Cyril Drouot, chercheur en sciences de l'information et de la communication :

Au sens où le message crée de l'adhésion à la nature du message porté par le discours. Pourquoi les discours qui mobilisent la vulgarisation créent-ils de l'adhésion ou du consensus ? Il semblerait que ce soit notamment parce que le dénominateur commun à toutes les communications testées et perçues positivement est le fait de faire appel à l'émotion plutôt qu'au bon sens d'une pensée rationnelle.

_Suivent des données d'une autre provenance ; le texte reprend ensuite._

$ cat config.mk
export PLATFORM = sky130hd
export DESIGN_NAME = regdeslo_seq
export DESIGN_NICKNAME = d
export VERILOG_FILES = /design/src/rtl/regdeslo_seq.sv
export SDC_FILE = /design/constraint.sdc
export NUM_CORES = 1
export LEC_CHECK = 0
export CORE_UTILIZATION = 47
export DETAILED_ROUTE_END_ITERATION = 16
export HOLD_SLACK_MARGIN = 0.08
export PLACE_DENSITY_LB_ADDON = 0.15
export SLEW_MARGIN = 20
export SYNTH_ARGS = -nofsm -noshare
export SYNTH_HDL_FRONTEND = slang
export SYNTH_SLANG_ARGS = --single-unit
$ cat constraint.sdc
create_clock -name clk -period 2.5 [get_ports clk]
set_input_delay 0.375 -clock clk [delete_from_list [all_inputs] [get_ports clk]]
set_output_delay 0.375 -clock clk [all_outputs]
set_load 0.005 [all_outputs]
$ cat src/rtl/regdeslo_seq.sv
// ---------------------------------------------------------------------------
// regdeslo_seq
//
// Command sequencer in front of the 8-bit shift register
// (register op codes: 0 hold, 1 shift left, 2 shift right, 3 parallel load).
// Turns LOAD / SHL / SHR / LDSHL commands, accepted over a valid/ready
// handshake, into the per-cycle op / in_serial / in_paralelo drive the
// register expects. Completion is flagged with a one-cycle done pulse.
//
// Ports
//   clk          single clock, all state changes on the rising edge
//   rst          synchronous active-high reset
//   cmd_valid    command present
//   cmd_ready    sequencer accepts a command this cycle (state IDLE)
//   cmd_kind     0 LOAD, 1 SHL, 2 SHR, 3 LDSHL (load then shift left)
//   cmd_data     parallel value for LOAD / LDSHL
//   cmd_count    number of one-place shifts (ignored for LOAD)
//   op           op code to the shift register
//   in_serial    shift enable, high only during shift cycles
//   in_paralelo  latched cmd_data, changes only on LOAD/LDSHL acceptance
//   busy         FSM not in IDLE
//   done         one-cycle completion pulse
//
// Every output is decoded from registered state only, so nothing on the
// cmd_* inputs can reach op / in_serial combinationally.
// ---------------------------------------------------------------------------
module regdeslo_seq #(
   parameter int CNT_W = 4
) (
   input  logic             clk,
   input  logic             rst,
   input  logic             cmd_valid,
   output logic             cmd_ready,
   input  logic [1:0]       cmd_kind,
   input  logic [7:0]       cmd_data,
   input  logic [CNT_W-1:0] cmd_count,
   output logic [1:0]       op,
   output logic             in_serial,
   output logic [7:0]       in_paralelo,
   output logic             busy,
   output logic             done
);

   // Command kinds
   localparam logic [1:0] K_LOAD  = 2'd0;
   localparam logic [1:0] K_SHL   = 2'd1;
   localparam logic [1:0] K_SHR   = 2'd2;
   localparam logic [1:0] K_LDSHL = 2'd3;

   // Register op codes
   localparam logic [1:0] OP_HOLD = 2'd0;
   localparam logic [1:0] OP_SHL  = 2'd1;
   localparam logic [1:0] OP_SHR  = 2'd2;
   localparam logic [1:0] OP_LOAD = 2'd3;

   typedef enum logic [1:0] {
      ST_IDLE  = 2'd0,
      ST_LOAD  = 2'd1,
      ST_SHIFT = 2'd2,
      ST_DONE  = 2'd3
   } state_t;

   state_t           r_state;
   state_t           w_state_next;
   logic [1:0]       r_kind;
   logic [CNT_W-1:0] r_rem;
   logic [7:0]       r_data;

   logic             w_accept;
   logic             w_cmd_is_load;
   logic             w_cmd_count_zero;

   assign w_accept         = (r_state == ST_IDLE) && cmd_valid;
   assign w_cmd_is_load    = (cmd_kind == K_LOAD) || (cmd_kind == K_LDSHL);
   assign w_cmd_count_zero = (cmd_count == '0);

   // ------------------------------------------------------------------
   // State register
   // ------------------------------------------------------------------
   always_ff @(posedge clk) begin
      if (rst) begin
         r_state <= ST_IDLE;
      end else begin
         r_state <= w_state_next;
      end
   end

   // ------------------------------------------------------------------
   // Next-state and output decode
   // ------------------------------------------------------------------
   always_comb begin
      w_state_next = r_state;
      op           = OP_HOLD;
      in_serial    = 1'b0;
      cmd_ready    = 1'b0;
      busy         = 1'b1;
      done         = 1'b0;

      unique case (r_state)
         ST_IDLE: begin
            cmd_ready = 1'b1;
            busy      = 1'b0;
            if (cmd_valid) begin
               if (w_cmd_is_load) begin
                  w_state_next = ST_LOAD;
               end else if (w_cmd_count_zero) begin
                  w_state_next = ST_DONE;
               end else begin
                  w_state_next = ST_SHIFT;
               end
            end
         end

         ST_LOAD: begin
            op = OP_LOAD;
            // r_rem is forced to zero for plain LOAD at acceptance, so a
            // non-zero remainder here can only come from an LDSHL.
            if ((r_kind == K_LDSHL) && (r_rem != '0)) begin
               w_state_next = ST_SHIFT;
            end else begin
               w_state_next = ST_DONE;
            end
         end

         ST_SHIFT: begin
            op        = (r_kind == K_SHR) ? OP_SHR : OP_SHL;
            in_serial = 1'b1;
            // Leaving on remaining==1 issues exactly `count` shift cycles.
            // The <=1 test also guards against a stuck FSM should r_rem
            // ever be zero here.
            if (r_rem <= CNT_W'(1)) begin
               w_state_next = ST_DONE;
            end
         end

         ST_DONE: begin
            done         = 1'b1;
            w_state_next = ST_IDLE;
         end

         default: begin
            w_state_next = ST_IDLE;
         end
      endcase
   end

   // ------------------------------------------------------------------
   // Command latch: kind and remaining shift count
   // ------------------------------------------------------------------
   always_ff @(posedge clk) begin
      if (rst) begin
         r_kind <= K_LOAD;
         r_rem  <= '0;
      end else if (w_accept) begin
         r_kind <= cmd_kind;
         r_rem  <= (cmd_kind == K_LOAD) ? '0 : cmd_count;
      end else if (r_state == ST_SHIFT) begin
         // Never decrements below zero: the FSM leaves SHIFT at 1.
         if (r_rem != '0) begin
            r_rem <= r_rem - CNT_W'(1);
         end
      end
   end

   // ------------------------------------------------------------------
   // Parallel data latch; SHL/SHR leave the previous value in place
   // ------------------------------------------------------------------
   for (genvar gi = 0; gi < 8; gi++) begin : g_data
      always_ff @(posedge clk) begin
         if (rst) begin
            r_data[gi] <= 1'b0;
         end else if (w_accept && w_cmd_is_load) begin
            r_data[gi] <= cmd_data[gi];
         end
      end
   end

   assign in_paralelo = r_data;

endmodule

==> impl_results.md <==
* Die footprint at 0.00211 mm2
* Storage element area at approximately 320 um2
* Synth warn at 0
* Post-CTS Repair Setup Buffers at 0
* Placed Cells at approximately 160
* Final hold viol count at 0
* Max-slew violation count at 0
* First-pass GRT wire length at 3340 um
* Pint at 0.745 mW
* DRC at 0
* # rows at 15
* Worst skew pair latency at 290 ps
* Worst vdd ir at 0.537 mV
* Vias at 840
* Initial antenna violation count at 0
* Cell count after synthesis at 112
* I/O pin count at 31
* Setup CP Type: flip-flop to primary output
* DR vias/cell at 5.03
* Routed wire per std cell at 12.3 um
* Outcome: finished, final reports clean
* Cell area after synthesis at a little over 900 um2
* CP max FO at 10
* Share of layout cells above drive strength 1 at about 9.9%
* Routed wire length at 2060 um
* Critical Path End Type: primary output
* Initial Util at 51.3%
* Starting DRT DRC Count at 11
* Arr. time, crit path at 1890 ps
* Maximum clock frequency at 441 MHz
* RSZ-0062 raised after global routing: false
* Clock share of power at approximately 15%
* Sw Pwr at 0.457 mW
* Type of origin of the critical path: flip-flop
* Largest net degree at the start of global routing at 12
* Worst-path clk slew at 110 ps
* Period utilization at between 90 and 100%
* Grt total ovfl at 0
* Detailed Routing Iterations Pass 1 at 4
* H-tree levels at 1
* Vias in the first global route at 783
* Setup_tns at 0 ps
* Worst rel slew slack at 62.4%
* Multi-input logic area at 527 um2
* Core area at 0.00176 mm2
* Class of the worst hold path: flip-flop to flip-flop
* Critical Path RT at 2120 ps
* Antenna-violating nets left at 0
* Part of the power in registers at 29.7%
* Number of nets in the layout at between 150 and 200
* Worst Max-Slew Pin Slew at 559 ps
* Max_cap viols at 0
* Seq/Total Area, Yosys at about 35%
* Clock Skews at about 8 ps
* Antenna cells at 0
* Root buf cell: clkbuf_4
* DP HPWL at approximately 1500 um
* Sink Count at 16
* Area Growth Syn to Fin at 39.1%
* CTS Hold Buffers Added at 0
* Total track usage at 22.3%
* TritonCTS clock tree: built
* Clk buf depth at 2
* Synth cell types at 37
* Post-Layout Cell Count at 167
* Setup violators final at 0
* Die Width at 45.9 um
* CTS resizes at 0
* FILL cells at ~160
* Switching part of the total power at 38.0%
* CTS buffer count at 3
* Count of input and output buffers at 30
* LEAKAGE at 0.492 nW
* Comb power frac at 55.3%
* Routability cong. at 0.804
* P per Cell Area at around 950 mW/mm2
* Post-synth net total at 138
* Final min period at roughly 2300 ps
* Design Power at 1.20 mW
* Syn_area_per_cell at 8.09 um2
* Die Y at 45.9 um
* Register bit total from synthesis at 16
[worst paths after layout]
path	start	endpoint	slack [ps]	depth (start not counted)
setup / recovery	r_state[0]	op[0]	230	5
hold / removal	in_paralelo[5]	in_paralelo[5]	460	2
setup reg to reg	r_state[0]	in_paralelo[0]	700	6
hold reg to reg	in_paralelo[5]	in_paralelo[5]	460	2
[through the flow]
step,setup slack [ps],hold WS [ps],instance area (um2),util (%)
after floorplan,862,453,906,-
after global placement,528,442,1220,69.2
after detailed placement,460,450,1220,69.2
after CTS,120,462,1260,71.3
after global routing,121,494,1260,71.4
final,232,461,1260,71.4
[power groups by stage]
| stage | sequential [mW] | combinational, mW | clock, mW |
|---|---|---|---|
| after global placement | 0.359 | 0.641 | 0 |
| after global routing | 0.366 | 0.729 | 0.190 |
| after CTS | 0.356 | 0.664 | 0.185 |
| after detailed placement | 0.362 | 0.656 | 0 |
| final | 0.357 | 0.665 | 0.180 |
| after floorplan | 0.355 | 0.434 | 0 |
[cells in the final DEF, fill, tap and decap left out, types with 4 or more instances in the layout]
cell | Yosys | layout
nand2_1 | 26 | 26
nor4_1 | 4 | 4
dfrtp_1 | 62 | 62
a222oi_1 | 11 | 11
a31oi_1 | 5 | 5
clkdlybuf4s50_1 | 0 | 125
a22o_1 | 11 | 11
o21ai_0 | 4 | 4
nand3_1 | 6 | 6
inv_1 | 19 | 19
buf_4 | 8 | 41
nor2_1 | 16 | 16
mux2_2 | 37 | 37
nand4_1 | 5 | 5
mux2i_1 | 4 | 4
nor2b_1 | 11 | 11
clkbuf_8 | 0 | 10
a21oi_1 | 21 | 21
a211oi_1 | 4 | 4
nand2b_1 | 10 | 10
### config.mk
export PLATFORM = sky130hd
export DESIGN_NAME = friscv_rv32i_issue_ctrl
export DESIGN_NICKNAME = d
export VERILOG_FILES = /design/src/rtl/friscv_rv32i_issue_ctrl.sv
export SDC_FILE = /design/constraint.sdc
export NUM_CORES = 1
export LEC_CHECK = 0
export CAP_MARGIN = 0
export CORE_MARGIN = 1.5
export CORE_UTILIZATION = 42
export CTS_CLUSTER_SIZE = 10
export DETAILED_ROUTE_END_ITERATION = 16
export GPL_TIMING_DRIVEN = 0
export PLACE_DENSITY_LB_ADDON = 0.08
export REMOVE_ABC_BUFFERS = 1
export SLEW_MARGIN = 40
export SYNTH_ARGS = -nofsm -noshare
export SYNTH_HDL_FRONTEND = slang
export SYNTH_SLANG_ARGS = --single-unit
### constraint.sdc
create_clock -name aclk -period 2.4 [get_ports aclk]
set_input_delay 0.24 -clock aclk [delete_from_list [all_inputs] [get_ports aclk]]
set_output_delay 0.24 -clock aclk [all_outputs]
set_load 0.01 [all_outputs]
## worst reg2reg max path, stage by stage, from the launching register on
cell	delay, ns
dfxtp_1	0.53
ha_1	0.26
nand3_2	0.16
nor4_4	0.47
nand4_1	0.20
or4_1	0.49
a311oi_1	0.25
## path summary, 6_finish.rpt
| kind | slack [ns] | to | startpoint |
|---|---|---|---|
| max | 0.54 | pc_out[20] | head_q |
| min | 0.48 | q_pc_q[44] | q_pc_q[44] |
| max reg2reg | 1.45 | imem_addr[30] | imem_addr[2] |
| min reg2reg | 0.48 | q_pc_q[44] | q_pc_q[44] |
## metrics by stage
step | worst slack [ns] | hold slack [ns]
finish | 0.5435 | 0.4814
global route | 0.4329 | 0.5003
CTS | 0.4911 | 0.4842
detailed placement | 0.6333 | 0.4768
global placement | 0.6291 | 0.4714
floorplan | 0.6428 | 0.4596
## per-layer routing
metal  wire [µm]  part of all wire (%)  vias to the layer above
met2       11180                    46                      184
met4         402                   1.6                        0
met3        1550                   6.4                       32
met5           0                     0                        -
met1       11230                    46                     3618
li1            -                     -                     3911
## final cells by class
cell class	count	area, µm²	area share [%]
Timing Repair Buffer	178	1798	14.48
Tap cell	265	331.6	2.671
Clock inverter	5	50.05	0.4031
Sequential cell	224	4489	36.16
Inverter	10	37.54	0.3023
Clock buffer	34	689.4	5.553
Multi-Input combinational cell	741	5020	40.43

Le modèle de la vulgarisation permet de mettre en scène une information vaccinale en faisant appel à des émotions qui affectent la raison – une impression de vérité par exemple –, via la mobilisation d'un lexique esthétique riche, utilisant, de surcroît, les nouvelles technologies d'information et de communication. A contrario, les modèles de communication mobilisés par l'institutionnel, l'associatif ou le journaliste généraliste, font appel à d'autres émotions – surtout le sentiment de peur –, et ne créent pas, ou peu, d'adhésion. Ce sentiment de peur peut par ailleurs être produit en cherchant à trop vouloir rassurer, comme on l'a dit. Cela peut être le cas des discours qui ne donnent à entendre qu'un seul point de vue au sujet des incertitudes liées à un danger supposé, plutôt que de faire en sorte de mieux décrire les processus complexes qui façonnent une balance bénéficesrisques positive pour mieux en faire accepter les risques. Ce modèle de communication, qui s'exprime au sujet de la vaccination de manière objective et compréhensible de tous, mais avec confiance et optimisme, est principalement mobilisé par le journaliste spécialiste qui a souvent cette double casquette de médecin et de journaliste. Ce modèle est cependant peu déployé sur internet où communiquent pourtant massivement les acteurs antivaccins.

Je mets à disposition de ceux que cela intéresse des exemples de communication qui créent du consensus, l'une portée par le vulgarisateur, l'autre adaptée au modèle institutionnel.

Quelles conclusions pouvons-nous en tirer ? Tel qu'il est déployé aujourd'hui dans les médias, le discours vulgarisé du journaliste spécialiste sur HPV crée de l'adhésion. Les hésitants ne demandent finalement qu'à avoir un avis. Je rappelle leur profil : ce sont des personnes qui ont plutôt des conditions de vie excellentes, ont plutôt un mauvais ressenti sur leur état de santé, sont plutôt moins souvent vaccinées, sont plutôt titulaires d'un bac dans les filières sciences économiques et sociales, et passent entre 4 et 8 heures par jour devant un écran.

Quelles recommandations pour les institutionnels pouvons-nous alors émettre ? Tout d'abord, adapter leurs canons discursifs à ceux du modèle de communication reposant sur la vulgarisation scientifique ; ensuite, augmenter leur diffusion en ligne auprès des hésitants ; enfin, sensibiliser les lycéens, et notamment ceux des filières sciences économiques et sociales, pour cibler les populations hésitantes.

De manière très opérationnelle, il s'agirait peut-être de mobiliser et de faire travailler ensemble quatre types d'acteurs : des professionnels de la communication publique, scientifique et vulgarisée, pour produire et augmenter la diffusion sur les sites internet, les réseaux sociaux et les blogs auprès des populations identifiées comme réceptives ; des community managers spécialisés en éthique de la discussion, pour éviter au maximum de susciter la défiance et à l'inverse favoriser le consensus au sein des différents espaces communautaires en ligne ; des journalistes spécialisés dans la santé pour faire du fact checking (vérification des faits) et du « journalisme de solutions »18, ce qui permet, d'une part, d'alimenter les contenus des professionnels de la communication et des community managers précités, d'autre part, de lutter contre la désinformation, dont on vient de voir ce matin qu'elle semble finalement assez contenue ; enfin, des intervenants formés sur les questions de la vaccination pour mener des ateliers de sensibilisation au sein d'établissements de l'enseignement secondaire.

Pour conclure, l'ensemble de ces propositions me semble s'inscrire dans la dynamique de celles émises par le Comité d'orientation de la concertation citoyenne sur la vaccination, présidée par Alain Fischer ici présent, qui les a d'ailleurs rappelées lors de la première table ronde.